Dari kedelapan gaya kepemimpinan sebagaiamana yang diuraikan di atas menunjukkan hasil dari kedelapan kemungkinan adanya adanya gabungan antara orientasi tugas (taks oriented ); orientasi hubungan (relationship oriented), dan orientasi hasil(effectiveness oriented). Orientasi tugas terjadi apabila pemempin menggarahkan bawahannya untuk mencapai tujuan organisasi melalui perencanaan, pengorganisasian, dan pengawasan. Orientasi hubungan terjadi apabila pemimpin membina hubungan akrab dan saling mepercayai bawahan, menghargai ide yang disampaikan bawahan dan tengang rasa yang disampaikan bawahan. Orientasi hasil  timbul apabila pemimpin berhasil mencapai tujuan organisasinya sebagaimana telah direnanakan dan sesuai dengan kedudukan sebagai pemimpin.
2.  Penerapan Teori Perilaku Kepemimpinan Pendidikan Islam.
                             Pemimpin yang efektif adalah pemimpin yang menggunakan gaya yang dapat mewujudkan sasarannya, misalnya dengan mendelegasikan tugas, mengadakan komunikasi yang efektif, memotivasi bawahannya, melaksanakan kontrol dan seterusnya. Kepemimpinan yang efektif merupakan kepemimpinan yang mampu menggerakkan pengikutnya untuk mencapai tujuan yang telah dirumuskan bersama. Hasil kajian terhadap beberapa referensi menemukan 6 karakteristik kepemimpinan yang baik. Keenam karakter tersebut antara lain:
a.       Pemahaman otentitas sejarah keberadaan organisasi.

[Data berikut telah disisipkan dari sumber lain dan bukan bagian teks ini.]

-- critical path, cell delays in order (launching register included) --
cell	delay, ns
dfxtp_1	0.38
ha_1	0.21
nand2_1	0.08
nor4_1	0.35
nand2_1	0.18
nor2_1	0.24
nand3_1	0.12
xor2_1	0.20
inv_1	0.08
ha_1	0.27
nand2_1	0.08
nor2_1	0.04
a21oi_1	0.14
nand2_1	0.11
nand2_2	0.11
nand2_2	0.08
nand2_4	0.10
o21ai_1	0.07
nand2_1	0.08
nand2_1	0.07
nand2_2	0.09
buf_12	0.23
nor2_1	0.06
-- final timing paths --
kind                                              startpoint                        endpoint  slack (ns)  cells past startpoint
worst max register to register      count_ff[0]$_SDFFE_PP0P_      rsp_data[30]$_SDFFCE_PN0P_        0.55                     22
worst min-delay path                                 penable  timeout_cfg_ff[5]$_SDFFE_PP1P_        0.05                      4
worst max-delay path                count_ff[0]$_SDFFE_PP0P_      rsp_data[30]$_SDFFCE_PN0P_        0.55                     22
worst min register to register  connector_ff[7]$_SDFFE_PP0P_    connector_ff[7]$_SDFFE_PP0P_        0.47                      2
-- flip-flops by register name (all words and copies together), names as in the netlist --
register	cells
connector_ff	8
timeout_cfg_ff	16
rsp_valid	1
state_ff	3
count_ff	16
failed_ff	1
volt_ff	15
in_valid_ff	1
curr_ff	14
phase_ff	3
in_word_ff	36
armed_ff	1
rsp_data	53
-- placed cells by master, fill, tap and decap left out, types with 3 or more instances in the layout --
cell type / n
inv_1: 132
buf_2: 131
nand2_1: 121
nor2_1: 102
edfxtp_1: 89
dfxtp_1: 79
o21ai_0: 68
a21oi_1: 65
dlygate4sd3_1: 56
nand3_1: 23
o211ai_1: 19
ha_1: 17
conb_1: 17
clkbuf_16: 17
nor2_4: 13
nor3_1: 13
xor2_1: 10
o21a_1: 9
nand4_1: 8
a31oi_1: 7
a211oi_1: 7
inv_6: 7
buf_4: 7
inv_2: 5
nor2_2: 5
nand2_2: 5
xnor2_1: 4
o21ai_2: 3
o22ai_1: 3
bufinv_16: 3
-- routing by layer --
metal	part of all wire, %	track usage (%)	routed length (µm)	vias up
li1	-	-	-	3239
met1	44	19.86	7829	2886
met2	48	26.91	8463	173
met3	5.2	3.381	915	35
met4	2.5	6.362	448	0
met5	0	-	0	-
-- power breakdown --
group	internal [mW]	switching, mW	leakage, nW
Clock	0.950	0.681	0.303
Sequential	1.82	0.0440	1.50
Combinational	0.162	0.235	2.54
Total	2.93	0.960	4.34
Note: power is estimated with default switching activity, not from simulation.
==> src/design/pfr_pkg.sv <==
// ----------------------------------------------------------------------------
// pfr_pkg: shared types and constants of the page frame replacement core
// Holds the controller state type, the command and status bundles between
// the controller and the datapath, and the register map.
// ----------------------------------------------------------------------------
package pfr_pkg;

    // Register map and port widths
    localparam int CFG_W     = 4;
    localparam int CFG_IDX_W = 2;
    localparam int SLOT_W    = 3;
    localparam int CNT_W     = 32;

    localparam logic [CFG_IDX_W-1:0] REG_FRAMES_IN_USE = CFG_IDX_W'(0);
    localparam logic [CFG_IDX_W-1:0] REG_POLICY        = CFG_IDX_W'(1);

    localparam logic [CFG_W-1:0] FRAMES_IN_USE_RST = CFG_W'(3);

    localparam logic POLICY_FIFO = 1'b0;
    localparam logic POLICY_LRU  = 1'b1;
    localparam logic POLICY_RST  = POLICY_LRU;

    // Controller states
    typedef enum logic [2:0] {
        ST_IDLE,
        ST_MOD,
        ST_SCAN,
        ST_SCAN_END,
        ST_DECIDE,
        ST_TOUCH,
        ST_TOUCH_END,
        ST_COMMIT
    } t_state;

    // Controller to datapath
    typedef struct packed {
        logic load;      // latch the reference and restart the frame index
        logic mod_step;  // subtract the active count from the FIFO slot
        logic rd_scan;   // read frame at the index for the lookup pass
        logic rd_touch;  // read frame at the index for the recency pass
        logic decide;    // pick the slot and restart the frame index
        logic commit;    // write the page, counters and the result
    } t_cmd;

    // Datapath to controller
    typedef struct packed {
        logic ptr_ge_n;  // FIFO slot still at or above the active count
        logic idx_last;  // frame index at the last active frame
    } t_stat;

endpackage

==> src/design/pfr_ctrl.sv <==
// ----------------------------------------------------------------------------
// pfr_ctrl: sequencer of the page frame replacement core
// Steps one reference through the FIFO slot reduction, the lookup pass over
// the active frames, the slot choice, the recency pass and the commit.
// ----------------------------------------------------------------------------
module pfr_ctrl
    import pfr_pkg::*;
(
    input  logic  i_clk,
    input  logic  i_rst_n,
    input  logic  i_start,
    input  t_stat i_stat,
    output t_cmd  o_cmd,
    output logic  o_busy
);

    t_state r_state;
    t_state n_state;

    // State register
    always_ff @(posedge i_clk) begin
        if (!i_rst_n) begin
            r_state <= ST_IDLE;
        end else begin
            r_state <= n_state;
        end
    end

    // Next state and commands
    always_comb begin
        n_state = r_state;
        o_cmd   = '0;
        o_busy  = 1'b1;
        unique case (r_state)
            ST_IDLE: begin
                o_busy = 1'b0;
                if (i_start) begin
                    o_cmd.load = 1'b1;
                    n_state    = ST_MOD;
                end
            end
            ST_MOD: begin
                if (i_stat.ptr_ge_n) begin
                    o_cmd.mod_step = 1'b1;
                end else begin
                    n_state = ST_SCAN;
                end
            end
            ST_SCAN: begin
                o_cmd.rd_scan = 1'b1;
                if (i_stat.idx_last) begin
                    n_state = ST_SCAN_END;
                end
            end
            ST_SCAN_END: begin
                n_state = ST_DECIDE;
            end
            ST_DECIDE: begin
                o_cmd.decide = 1'b1;
                n_state      = ST_TOUCH;
            end
            ST_TOUCH: begin
                o_cmd.rd_touch = 1'b1;
                if (i_stat.idx_last) begin
                    n_state = ST_TOUCH_END;
                end
            end
            ST_TOUCH_END: begin
                n_state = ST_COMMIT;
            end
            ST_COMMIT: begin
                o_cmd.commit = 1'b1;
                n_state      = ST_IDLE;
            end
            default: begin
                n_state = ST_IDLE;
            end
        endcase
    end

    // Every pass ends in a commit and a return to idle
    a_commit_to_idle: assert property (@(posedge i_clk) disable iff (!i_rst_n)
        o_cmd.commit |=> !o_busy)
        else $error("commit not followed by idle");

    // A reference is only loaded when idle
    a_load_idle: assert property (@(posedge i_clk) disable iff (!i_rst_n)
        o_cmd.load |-> (r_state == ST_IDLE))
        else $error("load outside idle");

    // Lookup and recency reads never overlap
    a_rd_excl: assert property (@(posedge i_clk) disable iff (!i_rst_n)
        !(o_cmd.rd_scan && o_cmd.rd_touch))
        else $error("overlapping frame reads");

endmodule

==> src/design/pfr_dpath.sv <==
// ----------------------------------------------------------------------------
// pfr_dpath: frame table datapath of the page frame replacement core
// Holds the page and rank memories, the valid bits, the FIFO pointer, the
// lookup results, the saturating counters and the result registers.
// ----------------------------------------------------------------------------
module pfr_dpath
    import pfr_pkg::*;
#(
    parameter int FRAMES    = 8,
    parameter int PAGE_BITS = 16
) (
    input  logic                 i_clk,
    input  logic                 i_rst_n,
    input  t_cmd                 i_cmd,
    output t_stat                o_stat,
    input  logic [PAGE_BITS-1:0] i_page_number,
    input  logic [CFG_W-1:0]     i_frames_in_use,
    input  logic                 i_policy,
    output logic                 o_done,
    output logic                 o_hit,
    output logic [SLOT_W-1:0]    o_slot,
    output logic                 o_evicted_valid,
    output logic [PAGE_BITS-1:0] o_evicted_page,
    output logic [CNT_W-1:0]     o_hit_count,
    output logic [CNT_W-1:0]     o_fault_count
);

    localparam int IDX_W = (FRAMES > 1) ? $clog2(FRAMES) : 1;
    localparam int OLD_W = IDX_W + 1;
    localparam int N_W   = ((OLD_W > CFG_W) ? OLD_W : CFG_W) + 1;

    localparam logic [N_W-1:0]   FRAMES_N  = N_W'(FRAMES);
    localparam logic [OLD_W-1:0] OLD_EMPTY = OLD_W'(FRAMES);
    localparam logic [IDX_W-1:0] RANK_TOP  = IDX_W'(FRAMES - 1);

    // Memories
    logic [PAGE_BITS-1:0] page_mem [FRAMES];
    logic [IDX_W-1:0]     rank_mem [FRAMES];

    // Control state
    logic [FRAMES-1:0]    r_valid;
    logic [IDX_W-1:0]     r_fifo_ptr;
    logic [CNT_W-1:0]     r_hits;
    logic [CNT_W-1:0]     r_faults;
    logic                 r_done;
    logic                 r_rd_vld;
    logic                 r_rd_touch;

    // Per-reference working registers
    logic [PAGE_BITS-1:0] r_page;
    logic [N_W-1:0]       r_n;
    logic                 r_policy;
    logic [IDX_W-1:0]     r_fslot;
    logic [IDX_W-1:0]     r_idx;
    logic [IDX_W-1:0]     r_rd_idx;
    logic [PAGE_BITS-1:0] r_pg_q;
    logic [IDX_W-1:0]     r_rk_q;

    // Lookup results
    logic                 r_hit;
    logic [IDX_W-1:0]     r_hslot;
    logic [IDX_W-1:0]     r_hrank;
    logic                 r_inv_found;
    logic [IDX_W-1:0]     r_inv_slot;
    logic [IDX_W-1:0]     r_best_slot;
    logic [IDX_W-1:0]     r_best_rank;
    logic [PAGE_BITS-1:0] r_best_page;
    logic                 r_f_valid;
    logic [IDX_W-1:0]     r_f_rank;
    logic [PAGE_BITS-1:0] r_f_page;

    // Chosen slot
    logic [IDX_W-1:0]     r_slot;
    logic [OLD_W-1:0]     r_old;
    logic                 r_ev_valid;
    logic [PAGE_BITS-1:0] r_ev_page;

    // Result registers
    logic                 r_out_hit;
    logic [SLOT_W-1:0]    r_out_slot;
    logic                 r_out_ev_valid;
    logic [PAGE_BITS-1:0] r_out_ev_page;

    logic [N_W-1:0]       w_n;
    logic                 w_rd;
    logic                 w_scan_eval;
    logic                 w_touch_eval;
    logic                 w_eval_v;
    logic                 w_rk_we;
    logic [IDX_W-1:0]     w_rk_wdata;
    logic [N_W-1:0]       w_slot_next;

    // Clamp the active frame count to one through FRAMES
    always_comb begin
        if (i_frames_in_use == '0) begin
            w_n = N_W'(1);
        end else if (N_W'(i_frames_in_use) > FRAMES_N) begin
            w_n = FRAMES_N;
        end else begin
            w_n = N_W'(i_frames_in_use);
        end
    end

    assign o_stat.ptr_ge_n = (N_W'(r_fslot) >= r_n);
    assign o_stat.idx_last = (N_W'(r_idx) == (r_n - N_W'(1)));

    assign w_rd         = i_cmd.rd_scan || i_cmd.rd_touch;
    assign w_scan_eval  = r_rd_vld && !r_rd_touch;
    assign w_touch_eval = r_rd_vld && r_rd_touch;
    assign w_eval_v     = r_valid[r_rd_idx];

    // Age the frames younger than the touched one, make the touched one newest
    always_comb begin
        w_rk_we    = 1'b0;
        w_rk_wdata = r_rk_q + IDX_W'(1);
        if (w_touch_eval) begin
            if (r_rd_idx == r_slot) begin
                w_rk_we    = 1'b1;
                w_rk_wdata = '0;
            end else if (w_eval_v && (OLD_W'(r_rk_q) < r_old) && (r_rk_q < RANK_TOP)) begin
                w_rk_we = 1'b1;
            end
        end
    end

    assign w_slot_next = N_W'(r_slot) + N_W'(1);

    // Page and rank memories
    always_ff @(posedge i_clk) begin
        if (w_rd) begin
            r_pg_q <= page_mem[r_idx];
            r_rk_q <= rank_mem[r_idx];
        end
        if (w_rk_we) begin
            rank_mem[r_rd_idx] <= w_rk_wdata;
        end
        if (i_cmd.commit) begin
            page_mem[r_slot] <= r_page;
        end
    end

    // Control state: valid bits, pointer, counters, read tracking, strobe
    always_ff @(posedge i_clk) begin
        if (!i_rst_n) begin
            r_valid    <= '0;
            r_fifo_ptr <= '0;
            r_hits     <= '0;
            r_faults   <= '0;
            r_done     <= 1'b0;
            r_rd_vld   <= 1'b0;
            r_rd_touch <= 1'b0;
        end else begin
            r_done     <= i_cmd.commit;
            r_rd_vld   <= w_rd;
            r_rd_touch <= i_cmd.rd_touch;
            if (i_cmd.commit) begin
                r_valid[r_slot] <= 1'b1;
                if (r_hit) begin
                    if (r_hits != '1) begin
                        r_hits <= r_hits + CNT_W'(1);
                    end
                end else begin
                    if (r_faults != '1) begin
                        r_faults <= r_faults + CNT_W'(1);
                    end
                    if (r_policy == POLICY_FIFO) begin
                        r_fifo_ptr <= (w_slot_next == r_n) ? '0 : IDX_W'(w_slot_next);
                    end
                end
            end
        end
    end

    // Working registers: load, FIFO slot reduction, lookup, slot choice
    always_ff @(posedge i_clk) begin
        // Latch the reference
        if (i_cmd.load) begin
            r_page      <= i_page_number;
            r_n         <= w_n;
            r_policy    <= i_policy;
            r_fslot     <= r_fifo_ptr;
            r_idx       <= '0;
            r_hit       <= 1'b0;
            r_inv_found <= 1'b0;
            r_best_slot <= '0;
            r_best_rank <= '0;
            r_f_valid   <= 1'b0;
        end

        // Reduce the FIFO pointer below the active count
        if (i_cmd.mod_step) begin
            r_fslot <= IDX_W'(N_W'(r_fslot) - r_n);
        end

        // Advance the frame index
        if (w_rd) begin
            r_idx    <= r_idx + IDX_W'(1);
            r_rd_idx <= r_idx;
        end

        // Lookup: first match, first empty, oldest, FIFO candidate
        if (w_scan_eval) begin
            if (w_eval_v && (r_pg_q == r_page) && !r_hit) begin
                r_hit   <= 1'b1;
                r_hslot <= r_rd_idx;
                r_hrank <= r_rk_q;
            end
            if (!w_eval_v && !r_inv_found) begin
                r_inv_found <= 1'b1;
                r_inv_slot  <= r_rd_idx;
            end
            if ((r_rd_idx == '0) || (r_rk_q > r_best_rank)) begin
                r_best_slot <= r_rd_idx;
                r_best_rank <= r_rk_q;
                r_best_page <= r_pg_q;
            end
            if (r_rd_idx == r_fslot) begin
                r_f_valid <= w_eval_v;
                r_f_rank  <= r_rk_q;
                r_f_page  <= r_pg_q;
            end
        end

        // Pick the slot and the rank it leaves
        if (i_cmd.decide) begin
            r_idx <= '0;
            priority if (r_hit) begin
                r_slot     <= r_hslot;
                r_old      <= OLD_W'(r_hrank);
                r_ev_valid <= 1'b0;
                r_ev_page  <= '0;
            end else if (r_policy == POLICY_FIFO) begin
                r_slot     <= r_fslot;
                r_old      <= r_f_valid ? OLD_W'(r_f_rank) : OLD_EMPTY;
                r_ev_valid <= r_f_valid;
                r_ev_page  <= r_f_valid ? r_f_page : '0;
            end else if (r_inv_found) begin
                r_slot     <= r_inv_slot;
                r_old      <= OLD_EMPTY;
                r_ev_valid <= 1'b0;
                r_ev_page  <= '0;
            end else begin
                r_slot     <= r_best_slot;
                r_old      <= OLD_W'(r_best_rank);
                r_ev_valid <= 1'b1;
                r_ev_page  <= r_best_page;
            end
        end

        // Hold the result for the strobe
        if (i_cmd.commit) begin
            r_out_hit      <= r_hit;
            r_out_slot     <= SLOT_W'(r_slot);
            r_out_ev_valid <= r_ev_valid;
            r_out_ev_page  <= r_ev_page;
        end
    end

    assign o_done          = r_done;
    assign o_hit           = r_out_hit;
    assign o_slot          = r_out_slot;
    assign o_evicted_valid = r_out_ev_valid;
    assign o_evicted_page  = r_out_ev_page;
    assign o_hit_count     = r_hits;
    assign o_fault_count   = r_faults;

    // The result strobe follows a commit
    a_done_after_commit: assert property (@(posedge i_clk) disable iff (!i_rst_n)
        o_done |-> $past(i_cmd.commit))
        else $error("result strobe without commit");

    // The chosen slot lies among the active frames
    a_slot_active: assert property (@(posedge i_clk) disable iff (!i_rst_n)
        i_cmd.commit |-> (N_W'(r_slot) < r_n))
        else $error("slot outside active frames");

    // A hit never displaces a page
    a_hit_no_evict: assert property (@(posedge i_clk) disable iff (!i_rst_n)
        (o_done && o_hit) |-> !o_evicted_valid)
        else $error("eviction reported on a hit");

    // Committed frame is valid afterwards
    a_commit_valid: assert property (@(posedge i_clk) disable iff (!i_rst_n)
        i_cmd.commit |=> r_valid[$past(r_slot)])
        else $error("committed frame not valid");

endmodule

==> src/design/page_frame_replacement_core.sv <==
// ----------------------------------------------------------------------------
// page_frame_replacement_core: FIFO / LRU page frame replacement table
// Fully associative frame table. Each reference reports hit or fault, the
// frame used, any displaced page and saturating hit and fault counts.
//
//   channel   handshake              payload
//   --------  ---------------------  ------------------------------------------
//   request   i_start, o_busy        i_page_number
//   result    o_done (one cycle)     o_hit, o_slot, o_evicted_valid,
//                                    o_evicted_page, o_hit_count, o_fault_count
//   config    i_cfg_we               i_cfg_idx, i_cfg_wdata
//
// A reference is transferred when i_start is high and o_busy is low. It goes
// through two passes over the frame memories (lookup, then recency update),
// each over the n active frames, n the active frame count; a FIFO pointer
// left above a lowered frame count is first reduced by repeated subtraction
// of n. o_busy falls in the cycle that shows the result, so the next
// reference may be transferred at once. Reset is synchronous, active low, and
// empties every frame. The receiver takes every result as shown.
// ----------------------------------------------------------------------------
module page_frame_replacement_core
    import pfr_pkg::*;
#(
    parameter int FRAMES    = 8,
    parameter int PAGE_BITS = 16
) (
    input  logic                 i_clk,
    input  logic                 i_rst_n,
    input  logic                 i_start,
    output logic                 o_busy,
    input  logic [PAGE_BITS-1:0] i_page_number,
    input  logic                 i_cfg_we,
    input  logic [CFG_IDX_W-1:0] i_cfg_idx,
    input  logic [CFG_W-1:0]     i_cfg_wdata,
    output logic                 o_done,
    output logic                 o_hit,
    output logic [SLOT_W-1:0]    o_slot,
    output logic                 o_evicted_valid,
    output logic [PAGE_BITS-1:0] o_evicted_page,
    output logic [CNT_W-1:0]     o_hit_count,
    output logic [CNT_W-1:0]     o_fault_count
);

    logic [CFG_W-1:0] r_frames_in_use;
    logic             r_policy;
    t_cmd             w_cmd;
    t_stat            w_stat;

    // Configuration registers; unknown indexes drop
    always_ff @(posedge i_clk) begin
        if (!i_rst_n) begin
            r_frames_in_use <= FRAMES_IN_USE_RST;
            r_policy        <= POLICY_RST;
        end else if (i_cfg_we) begin
            if (i_cfg_idx == REG_FRAMES_IN_USE) begin
                r_frames_in_use <= i_cfg_wdata;
            end else if (i_cfg_idx == REG_POLICY) begin
                r_policy <= i_cfg_wdata[0];
            end
        end
    end

    pfr_ctrl u_ctrl (
        .i_clk   (i_clk),
        .i_rst_n (i_rst_n),
        .i_start (i_start),
        .i_stat  (w_stat),
        .o_cmd   (w_cmd),
        .o_busy  (o_busy)
    );

    pfr_dpath #(
        .FRAMES    (FRAMES),
        .PAGE_BITS (PAGE_BITS)
    ) u_dpath (
        .i_clk           (i_clk),
        .i_rst_n         (i_rst_n),
        .i_cmd           (w_cmd),
        .o_stat          (w_stat),
        .i_page_number   (i_page_number),
        .i_frames_in_use (r_frames_in_use),
        .i_policy        (r_policy),
        .o_done          (o_done),
        .o_hit           (o_hit),
        .o_slot          (o_slot),
        .o_evicted_valid (o_evicted_valid),
        .o_evicted_page  (o_evicted_page),
        .o_hit_count     (o_hit_count),
        .o_fault_count   (o_fault_count)
    );

endmodule

==> config.mk <==
export PLATFORM = sky130hd
export DESIGN_NAME = page_frame_replacement_core
export DESIGN_NICKNAME = d
export VERILOG_FILES = /design/src/design/pfr_pkg.sv /design/src/design/pfr_ctrl.sv /design/src/design/pfr_dpath.sv /design/src/design/page_frame_replacement_core.sv
export SDC_FILE = /design/constraint.sdc
export NUM_CORES = 1
export LEC_CHECK = 0
export BUFFER_PORTS_ARGS = -buffer_cell sky130_fd_sc_hd__buf_4
export CORE_MARGIN = 2
export CORE_UTILIZATION = 42
export DETAILED_ROUTE_END_ITERATION = 8
export GPL_TIMING_DRIVEN = 1
export PLACE_DENSITY_LB_ADDON = 0.25
export SLEW_MARGIN = 20
export SYNTH_ARGS = -nofsm -noshare
export SYNTH_HDL_FRONTEND = slang
export SYNTH_SLANG_ARGS = --single-unit
==> constraint.sdc <==
create_clock -name i_clk -period 3.3 [get_ports i_clk]
set_input_delay 0.33 -clock i_clk [delete_from_list [all_inputs] [get_ports i_clk]]
set_output_delay 0.33 -clock i_clk [all_outputs]
set_load 0.03 [all_outputs]
==> impl_metrics.ini <==
[finish]
nNetsFinal = 1303
n_antenna_cell = 0
drive_gt1_share_pct = 22.15
syn_to_final_growth_pct = 19.70
final_core_util_pct = 51.08

[clock_network]
clk_pin_slew_ns = 0.05
insertion_delay_ns = 0.55
cts_tree = done
cts_root_buffer = clkbuf_16
cts.sinks = 385
htreeDepth = 2
cts_buffers = 42
ctsResizeCount = 0
cts_buffer_depth = 3

[pwr]
seq_power_share_pct = 48.4
p_leak_nw = 6.433
p_comb_share_pct = 13.3
p_int_mw = 9.313
p_sw_mw = 3.082
p_clk_share_pct = 38.3
swShare_pct = 24.86
peakVddDrop_v = 0.0004523
power_density_nw_per_um2 = 661.2

[setup_path]
crit_chain = xor2_1, nor4_1, o22ai_1, nor4_1
crit_path_end_kind = register
cpPeakStageDelay_ns = 0.69
r2r_cells = 4
cp_common_cell = nor4_1
r2r_end = u_dpath.rank_mem[1][0]
cp_max_fo = 10
crit_required_ns = 3.47
r2r-start = u_dpath.r_slot[1]
crit_slowest_cell = nor4_1
startpoint_type = register
rrSetupSlack_ns = 0.48
crit_arrival_ns = 2.99
critPathKind = register to register

[global_routing]
grt_max_degree = 41
grt_pass1_wl_um = 52840
antenna_found_initial = 0
track_usage_pct = 17.52
grt_overflow = 0
grt_pass1_vias = 9387

[sta]
fin_setup_tns_ns = 0
fin_worst_skew_ns = 0.02644
final.setup.worst_slack_ns = 0.4813
rsz0062_at_grt = false
max_freq_mhz = 354.8
slew_violations = 0
fin_crit_ns = 2.819
fin_crit_sh_pct = 85.42
timing_hold_violations_final = 0
slew_headroom_pct = 39.54
finalSetupViolCount = 0
worstMarginPinSlew_ns = 0.9049

[yosys]
async_flop_share_pct = 0
ys.flop_type = edfxtp_1
syn_area_um2 = 15660
synthesis.nets = 1147
synth-seq-cells = 385
syn_area_per_cell_um2 = 14.21
synth_sequential_area_ratio_pct = 67.56
ys_warn_count = 0
synth_edf_count = 287
synth_cell_type_count = 58
syn_inst = 1102

[die]
dieArea_um2 = 38850
core_um2 = 36700
start_util_pct = 42.67
io_pins = 113
rows = 70
die_w_um = 197.1
dieHeight_um = 197.1

[routing]
wl_met2_um = 16100
dr.pass1.iters = 5
drt-met1-wl_um = 15530
routed.top_layer = met4
wire_per_inst_um = 19.16
wl_um = 33710
drt_iter0_drc = 647
drc = 0
routed-wl-met3_um = 1382
vias_per_cell = 5.424
ant_nets = 0
vias = 9540

[job]
cap_violations = 0

[worst_hold_path]
whs_path_depth = 3
min_from = i_cfg_wdata[0]
min_to = r_policy
hp-class = input port to register

[placed_design]
gp_congestion = 0.8095
dp_slack_ns = 0.4772
hpwl_um = 21850
port_buffers = 112

[outcome]
run_status = finished clean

b.      Memahami otentitas sumber-sumber organisasi.
c.       Memahami otentitas struktur organisasi.
d.      Memahami otentitas kekuatan organisasi.
e.       Memahami otentitas misi organisasi.
f.       Memahami otentitas makna organisasi.[8]
                             Dalam upaya menuju kepemimpinan pendidikan Islam yang efektif, setidaknya para pemimpin harus dilatih sesuai dengan corak pendekatan perilaku. Nabi Muhamad SAW telah mengajarkan akhlak Islam kepada semua umatnya untuk dijadikan landasan bagi pengembangan profisionalisme seorang pemimpin dalam melaksanakan kepemimpinannya. Dan hal ini dapat dilihat pada pengertian sifat sifat akhklah nabi Muhammad SAW:[9]
1)       Sifat kejujuran.
            Kejujuran ini menjadi salah satu dasar yang paling penting untuk membangun seorang pemimpin yang baik. Hampir semua usaha yang dikerjakan bersama menjadi lancar, karena adanya kejujuran. Oleh karena itu kejujuran menjadi sifat wajib bagi  Rasulullah SAW. Dan sifat ini pula yang selalu diajarkan oleh Islam melalui Al-quran dan sunnah Nabi. Kegiatan yang dikembangkan didunia organisasi , perusahaan dan lembaga moderen saat ini sangat ditentukan oleh kejujuran. Begitu juga tegaknya negara sangat ditentukan oleh sifat jujur  para pemimpinnya. Ketika para pemimpinnya tidak jujur dan korup maka negara itu  menghadapi problem nasional yang berat, dan sangat sulit untuk membangkitkannya kembali.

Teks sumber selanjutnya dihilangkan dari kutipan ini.